Elkhorn, Clarkia pulchella
From Frederick Pursh Flora Americae septentrionalis
In lieu of a portrait of Pursh, of which none are known to exist, it seems appropriate to represent him by one of the hand-colored engravings that he published in his Flora Americae septentrionalis (Flowers of North America) in 1813. Undoubtedly it was the unusual shape of its petals, and its striking color, that inspired Lewis to call it "a singular plant". Pursh, the first laboratory or "cabinet" botanist to describe it in proper terms and details, officially named it Clarkia pulchella—"Beautiful Clarkia"—in honor of William Clark. —J.M.
In 1803 the Woodlands, the country estate and botanical garden of William Hamilton, had as its gardener a young man who had come from Germany in 1799—Frederick Traugott Pursh. In the dozen years he spent in the United States he was employed by some of the country's leading botanists, including William Bartram, Bernard McMahon and Benjamin Smith Barton.
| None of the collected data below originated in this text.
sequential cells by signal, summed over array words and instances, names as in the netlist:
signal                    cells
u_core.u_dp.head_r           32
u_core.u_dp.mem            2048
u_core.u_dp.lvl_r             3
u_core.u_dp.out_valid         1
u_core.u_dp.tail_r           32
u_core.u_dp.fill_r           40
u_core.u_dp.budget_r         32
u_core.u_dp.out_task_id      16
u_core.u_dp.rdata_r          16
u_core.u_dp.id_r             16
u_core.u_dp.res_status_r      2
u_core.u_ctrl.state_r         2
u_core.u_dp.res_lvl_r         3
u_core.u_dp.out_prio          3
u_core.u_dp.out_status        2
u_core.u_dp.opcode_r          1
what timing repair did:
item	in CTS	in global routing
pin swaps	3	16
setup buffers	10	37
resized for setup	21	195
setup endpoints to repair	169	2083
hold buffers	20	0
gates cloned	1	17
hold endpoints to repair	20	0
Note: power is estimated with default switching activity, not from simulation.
[config.mk]
export PLATFORM = sky130hd
export DESIGN_NAME = arp_cache_table
export DESIGN_NICKNAME = d
export VERILOG_FILES = /design/src/sv/arpc_pkg.sv /design/src/sv/arp_cache_table.sv
export SDC_FILE = /design/constraint.sdc
export NUM_CORES = 1
export LEC_CHECK = 0
export BUFFER_PORTS_ARGS = -buffer_cell sky130_fd_sc_hd__clkbuf_2
export CAP_MARGIN = 20
export CORE_AREA = 3 3 279 281
export CTS_BUF_LIST = sky130_fd_sc_hd__clkbuf_2 sky130_fd_sc_hd__clkbuf_4 sky130_fd_sc_hd__clkbuf_8
export DETAILED_ROUTE_END_ITERATION = 10
export DIE_AREA = 0 0 282 284
export GPL_ROUTABILITY_DRIVEN = 0
export PLACE_DENSITY = 0.66
export REMOVE_ABC_BUFFERS = 1
export SETUP_SLACK_MARGIN = 0.5
export SYNTH_ARGS = -nofsm -noshare
export SYNTH_HDL_FRONTEND = slang
export SYNTH_SLANG_ARGS = --single-unit
[constraint.sdc]
create_clock -name clk -period 7.35 [get_ports clk]
set_input_delay 1.47 -clock clk [delete_from_list [all_inputs] [get_ports clk]]
set_output_delay 1.47 -clock clk [all_outputs]
set_load 0.01 [all_outputs]
[src/sv/arpc_pkg.sv]
`default_nettype none

package arpc_pkg;

  localparam int ENTRIES_DEF = 8;

  localparam int IP_W     = 32;
  localparam int MAC_W    = 48;
  localparam int STATUS_W = 3;
  localparam int SLOT_W   = 3;

  typedef logic [STATUS_W-1:0] status_t;
  typedef logic [IP_W-1:0]     ip_t;
  typedef logic [MAC_W-1:0]    mac_t;
  typedef logic [SLOT_W-1:0]   slot_t;

  localparam logic OP_LOOKUP = 1'b0;
  localparam logic OP_LEARN  = 1'b1;

  localparam status_t ST_HIT      = 3'd0;
  localparam status_t ST_MISS     = 3'd1;
  localparam status_t ST_UPDATED  = 3'd2;
  localparam status_t ST_INSERTED = 3'd3;
  localparam status_t ST_DROPPED  = 3'd4;

endpackage

`default_nettype wire

[src/sv/arp_cache_table.sv]
// Fully associative IPv4-to-MAC cache. busy stays low, so a request is taken
// on every cycle that start is high; each request returns one result on
// out_valid (held first in the input register, then passed through the
// parallel IP compare and lowest-index pick into the result
// register). Results cannot be stalled and must be taken when out_valid is
// high. Back-to-back requests see every table change made by the one before.
// Valid bits clear in the reset cycle itself; no clearing pass is needed.
// out_slot carries the low three bits of the entry index.
`default_nettype none

module arp_cache_table #(
  parameter int ENTRIES = arpc_pkg::ENTRIES_DEF
) (
  input  wire logic              clk,
  input  wire logic              rst_n,
  input  wire logic              start,
  output      logic              busy,
  input  wire logic              in_opcode,
  input  wire arpc_pkg::ip_t     in_ip_addr,
  input  wire arpc_pkg::mac_t    in_mac_addr,
  output      logic              out_valid,
  output      arpc_pkg::status_t out_status,
  output      arpc_pkg::mac_t    out_mac_result,
  output      arpc_pkg::slot_t   out_slot
);
  import arpc_pkg::*;

  localparam int IDX_W = $clog2(ENTRIES);

  typedef logic [IDX_W-1:0] idx_t;

  logic               in_valid_r;
  logic               op_r;
  ip_t                ip_r;
  mac_t               mac_r;

  logic [ENTRIES-1:0] valid_r;
  logic [ENTRIES-1:0] valid_nxt;
  ip_t                entry_ip_r [ENTRIES];
  mac_t               entry_mac  [ENTRIES];

  logic [ENTRIES-1:0] match_vec;
  logic               match_any;
  idx_t               match_idx;
  logic               free_any;
  idx_t               free_idx;

  logic               wr_en;
  logic               wr_ip;
  idx_t               wr_idx;
  status_t            status_nxt;
  idx_t               slot_idx_nxt;
  logic               rd_hit;

  logic               out_valid_r;
  status_t            status_r;
  mac_t               mac_result_r;
  slot_t              slot_r;

  assign busy = 1'b0;

  always_ff @(posedge clk) begin
    if (!rst_n) begin
      in_valid_r <= 1'b0;
    end else begin
      in_valid_r <= start && !busy;
    end
    op_r  <= in_opcode;
    ip_r  <= in_ip_addr;
    mac_r <= in_mac_addr;
  end

  always_comb begin
    for (int i = 0; i < ENTRIES; i++) begin
      match_vec[i] = valid_r[i] && (entry_ip_r[i] == ip_r);
    end
  end

  always_comb begin
    match_any = 1'b0;
    match_idx = '0;
    free_any  = 1'b0;
    free_idx  = '0;
    for (int i = ENTRIES - 1; i >= 0; i--) begin
      if (match_vec[i]) begin
        match_any = 1'b1;
        match_idx = IDX_W'(i);
      end
      if (!valid_r[i]) begin
        free_any = 1'b1;
        free_idx = IDX_W'(i);
      end
    end
  end

  always_comb begin
    wr_en        = 1'b0;
    wr_ip        = 1'b0;
    wr_idx       = match_idx;
    rd_hit       = 1'b0;
    slot_idx_nxt = '0;
    valid_nxt    = valid_r;
    status_nxt   = ST_MISS;
    if (op_r == OP_LOOKUP) begin
      if (match_any) begin
        status_nxt   = ST_HIT;
        slot_idx_nxt = match_idx;
        rd_hit       = in_valid_r;
      end
    end else if (match_any) begin
      status_nxt   = ST_UPDATED;
      slot_idx_nxt = match_idx;
      wr_en        = in_valid_r;
    end else if (free_any) begin
      status_nxt   = ST_INSERTED;
      slot_idx_nxt = free_idx;
      wr_idx       = free_idx;
      wr_en        = in_valid_r;
      wr_ip        = in_valid_r;
      if (in_valid_r) begin
        valid_nxt[free_idx] = 1'b1;
      end
    end else begin
      status_nxt = ST_DROPPED;
    end
  end

  always_ff @(posedge clk) begin
    if (!rst_n) begin
      valid_r     <= '0;
      out_valid_r <= 1'b0;
    end else begin
      valid_r     <= valid_nxt;
      out_valid_r <= in_valid_r;
    end
    if (wr_ip) begin
      entry_ip_r[wr_idx] <= ip_r;
    end
    status_r <= status_nxt;
    slot_r   <= SLOT_W'(slot_idx_nxt);
  end

  always_ff @(posedge clk) begin
    if (wr_en) begin
      entry_mac[wr_idx] <= mac_r;
    end
    if (rd_hit) begin
      mac_result_r <= entry_mac[match_idx];
    end else begin
      mac_result_r <= '0;
    end
  end

  assign out_valid      = out_valid_r;
  assign out_status     = status_r;
  assign out_mac_result = mac_result_r;
  assign out_slot       = slot_r;

`ifndef SYNTHESIS
  a_result_follows: assert property (@(posedge clk) disable iff (!rst_n)
    in_valid_r |=> out_valid)
    else $error("accepted request produced no result");

  a_status_legal: assert property (@(posedge clk) disable iff (!rst_n)
    out_valid |-> (out_status == ST_HIT || out_status == ST_MISS ||
                   out_status == ST_UPDATED || out_status == ST_INSERTED ||
                   out_status == ST_DROPPED))
    else $error("illegal result status");

  a_mac_zero: assert property (@(posedge clk) disable iff (!rst_n)
    (out_valid && out_status != ST_HIT) |-> (out_mac_result == '0))
    else $error("nonzero MAC on non-hit result");

  a_slot_zero: assert property (@(posedge clk) disable iff (!rst_n)
    (out_valid && (out_status == ST_MISS || out_status == ST_DROPPED))
      |-> (out_slot == '0))
    else $error("nonzero slot on miss or drop");

  a_valid_grows: assert property (@(posedge clk) disable iff (!rst_n)
    $past(rst_n) |-> ($countones(valid_r) >= $countones($past(valid_r))))
    else $error("valid entry lost");
`endif

endmodule

`default_nettype wire
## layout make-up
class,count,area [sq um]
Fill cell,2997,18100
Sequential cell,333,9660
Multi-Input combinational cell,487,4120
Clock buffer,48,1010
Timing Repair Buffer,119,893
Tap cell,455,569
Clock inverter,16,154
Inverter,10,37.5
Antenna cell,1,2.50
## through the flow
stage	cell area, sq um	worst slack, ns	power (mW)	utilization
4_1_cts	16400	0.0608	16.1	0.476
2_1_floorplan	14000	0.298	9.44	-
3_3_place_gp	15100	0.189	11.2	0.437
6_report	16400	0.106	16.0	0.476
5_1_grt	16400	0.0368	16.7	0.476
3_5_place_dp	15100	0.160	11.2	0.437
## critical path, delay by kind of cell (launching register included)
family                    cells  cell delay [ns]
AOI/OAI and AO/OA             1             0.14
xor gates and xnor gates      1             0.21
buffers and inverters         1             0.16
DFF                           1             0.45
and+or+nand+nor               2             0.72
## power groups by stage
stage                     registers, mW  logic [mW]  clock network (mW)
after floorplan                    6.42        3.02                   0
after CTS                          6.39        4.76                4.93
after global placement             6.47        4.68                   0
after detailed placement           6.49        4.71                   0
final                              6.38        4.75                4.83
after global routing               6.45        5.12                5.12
--- src/rtl/ktcq_pkg.sv ---
// ----------------------------------------------------------------------------
// ktcq_pkg
// shared types and constants for the key and ttl command qualifier
// ----------------------------------------------------------------------------
package ktcq_pkg;

  localparam int PERIOD_W = 16;
  localparam int HOLD_W   = 8;

  localparam logic [PERIOD_W-1:0] POLL_PERIOD_RESET    = 16'd100;
  localparam logic [HOLD_W-1:0]   HOLD_THRESHOLD_RESET = 8'd100;

  localparam logic [1:0] KEY_NONE       = 2'd0;
  localparam logic [1:0] KEY_CALIBRATE  = 2'd1;
  localparam logic [1:0] KEY_FULL_OPEN  = 2'd2;
  localparam logic [1:0] KEY_FULL_CLOSE = 2'd3;

  localparam logic [1:0] TTL_NONE   = 2'd0;
  localparam logic [1:0] TTL_LOCK   = 2'd1;
  localparam logic [1:0] TTL_UNLOCK = 2'd2;

  localparam logic CFG_POLL_PERIOD    = 1'b0;
  localparam logic CFG_HOLD_THRESHOLD = 1'b1;

  typedef struct packed {
    logic open_key_level;
    logic close_key_level;
    logic close_ttl_level;
  } in_word_t;

  typedef struct packed {
    logic [1:0] key_command;
    logic [1:0] ttl_command;
  } out_word_t;

  typedef struct packed {
    logic [PERIOD_W-1:0] poll_period_ticks;
    logic [HOLD_W-1:0]   hold_threshold;
  } cfg_t;

endpackage

--- src/rtl/key_ttl_command_qualifier_core.sv ---
// ----------------------------------------------------------------------------
// key_ttl_command_qualifier_core
// qualifies two active-low keys and the close ttl line into valve commands
//
//   port group   dir  handshake            word
//   in_*         in   in_valid / in_stall   ktcq_pkg::in_word_t, one tick
//   out_*        out  out_valid / out_stall ktcq_pkg::out_word_t, one command
//   cfg_*        in   cfg_write             index 0 poll period, 1 hold threshold
//
// one tick per cycle while in_stall is low; a word waits in the input register and
// its command, if any, moves on into the output register once that register is free
// the input register advances whenever the output register is empty or taken,
// so out_stall reaches in_stall only through a full output register
// reset clears the counters, the key history and both valid bits, and loads
// the register defaults of 100
// ----------------------------------------------------------------------------
module key_ttl_command_qualifier_core (
  input  logic                 clk,
  input  logic                 rst,
  input  logic                 in_valid,
  output logic                 in_stall,
  input  ktcq_pkg::in_word_t   in_word,
  output logic                 out_valid,
  input  logic                 out_stall,
  output ktcq_pkg::out_word_t  out_word,
  input  logic                 cfg_write,
  input  logic                 cfg_index,
  input  logic [15:0]          cfg_data
);
  import ktcq_pkg::*;

  cfg_t      cfg;
  logic      stage_valid;
  in_word_t  stage_word;
  logic      out_free;
  logic      advance;
  logic      res_valid;
  out_word_t res;

  assign out_free = !out_valid || !out_stall;
  assign advance  = stage_valid && out_free;
  assign in_stall = stage_valid && !out_free;

  // configuration registers
  always_ff @(posedge clk) begin
    if (rst) begin
      cfg.poll_period_ticks <= POLL_PERIOD_RESET;
      cfg.hold_threshold    <= HOLD_THRESHOLD_RESET;
    end else if (cfg_write) begin
      case (cfg_index)
        CFG_POLL_PERIOD:    cfg.poll_period_ticks <= cfg_data[PERIOD_W-1:0];
        CFG_HOLD_THRESHOLD: cfg.hold_threshold    <= cfg_data[HOLD_W-1:0];
        default: ;
      endcase
    end
  end

  // input register
  always_ff @(posedge clk) begin
    if (rst) begin
      stage_valid <= 1'b0;
    end else if (!in_stall) begin
      stage_valid <= in_valid;
    end
  end

  always_ff @(posedge clk) begin
    if (!in_stall && in_valid) begin
      stage_word <= in_word;
    end
  end

  ktcq_qualifier u_qualifier (
    .clk       (clk),
    .rst       (rst),
    .fire      (advance),
    .word      (stage_word),
    .cfg       (cfg),
    .res_valid (res_valid),
    .res       (res)
  );

  // output register
  always_ff @(posedge clk) begin
    if (rst) begin
      out_valid <= 1'b0;
    end else if (out_free) begin
      out_valid <= advance && res_valid;
    end
  end

  always_ff @(posedge clk) begin
    if (out_free && advance && res_valid) begin
      out_word <= res;
    end
  end

endmodule
### src/hdl/agsd_pkg.sv
// Shared constants and types for the ADC gain sideband deframer.
package agsd_pkg;

    localparam int unsigned MAX_RECORD_SAMPLES = 65536;
    localparam int unsigned IDX_W = $clog2(MAX_RECORD_SAMPLES);

    localparam int unsigned WORD_W   = 16;
    localparam int unsigned SAMPLE_W = 14;
    localparam int unsigned HIST_W   = 16;
    localparam int unsigned GAIN_W   = 8;
    localparam int unsigned POS_W    = 16;
    localparam int unsigned CNT_W    = 3;

    localparam logic [HIST_W-1:0] SYNC_PATTERN = 16'h00ff;
    localparam logic [CNT_W-1:0]  GAIN_PAIRS   = 3'd4;
    localparam logic [31:0]       POS_OFFSET   = 32'd7;
    localparam logic [IDX_W-1:0]  IDX_LAST     = IDX_W'(MAX_RECORD_SAMPLES - 1);

    typedef struct packed {
        logic signed [SAMPLE_W-1:0] sample_value;
        logic                       gain_event;
        logic [GAIN_W-1:0]          gain_value;
        logic [POS_W-1:0]           gain_position;
    } t_result;

endpackage

### src/hdl/agsd_if.sv
// Valid/ready channel interfaces for the deframer input and result streams.
interface agsd_in_if;
    logic                              valid;
    logic                              ready;
    logic [agsd_pkg::WORD_W-1:0]       adc_word;
    logic                              record_start;

    modport source (output valid, output adc_word, output record_start, input ready);
    modport sink   (input valid, input adc_word, input record_start, output ready);
endinterface

interface agsd_out_if;
    logic                                valid;
    logic                                ready;
    logic signed [agsd_pkg::SAMPLE_W-1:0] sample_value;
    logic                                gain_event;
    logic [agsd_pkg::GAIN_W-1:0]         gain_value;
    logic [agsd_pkg::POS_W-1:0]          gain_position;

    modport source (output valid, output sample_value, output gain_event,
                    output gain_value, output gain_position, input ready);
    modport sink   (input valid, input sample_value, input gain_event,
                    input gain_value, input gain_position, output ready);
endinterface
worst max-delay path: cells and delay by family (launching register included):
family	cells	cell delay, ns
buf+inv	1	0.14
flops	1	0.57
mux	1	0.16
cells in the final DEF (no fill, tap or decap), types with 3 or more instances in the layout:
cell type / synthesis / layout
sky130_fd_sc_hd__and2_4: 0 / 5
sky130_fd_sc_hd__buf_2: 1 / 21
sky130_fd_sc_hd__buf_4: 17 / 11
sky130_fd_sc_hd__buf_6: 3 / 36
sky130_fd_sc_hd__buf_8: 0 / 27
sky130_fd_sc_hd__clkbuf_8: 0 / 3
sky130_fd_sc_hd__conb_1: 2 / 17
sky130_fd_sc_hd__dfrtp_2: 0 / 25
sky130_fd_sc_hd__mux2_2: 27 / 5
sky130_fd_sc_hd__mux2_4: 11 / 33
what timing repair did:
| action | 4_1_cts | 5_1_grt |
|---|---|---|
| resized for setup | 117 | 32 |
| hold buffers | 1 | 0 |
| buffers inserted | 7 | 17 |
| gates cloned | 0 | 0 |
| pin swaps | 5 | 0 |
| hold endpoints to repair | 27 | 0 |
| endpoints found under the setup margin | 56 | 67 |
Under Barton's sponsorship Pursh made two botanical explorations in 1806-07, and planned to provide the illustrations and descriptions for the natural history volume Barton was to provide for the Lewis and Clark specimens. Barton's dilatoriness in providing for his needs—Pursh had become progressively more desperate, failing to find letters from Barton forwarding funds for sustenance—perhaps prompted Pursh to conclude that the volume was unlikely to be forthcoming. In any case, he left Barton, working first in Philadelphia with McMahon, who also had specimens from the Expedition, and then moving to New York. After two expeditions to the West Indies, he left for England, carrying with him the materials he had gathered and some of the specimens from the Lewis and Clark Expedition that Clark had given him to classify.
To the dismay of American naturalists, the resulting treatise describing and depicting 130 of Lewis's specimens was published in Europe. Pursh made no attempt to disguise his indebtedness to the work of the two explorers, but on the other hand made no effort to return the specimens he had carried away. He returned to North America—to Montreal—in 1816, where a fire destroyed materials he had collected for a projected volume on the flora of Canada. He died in poverty at age 46.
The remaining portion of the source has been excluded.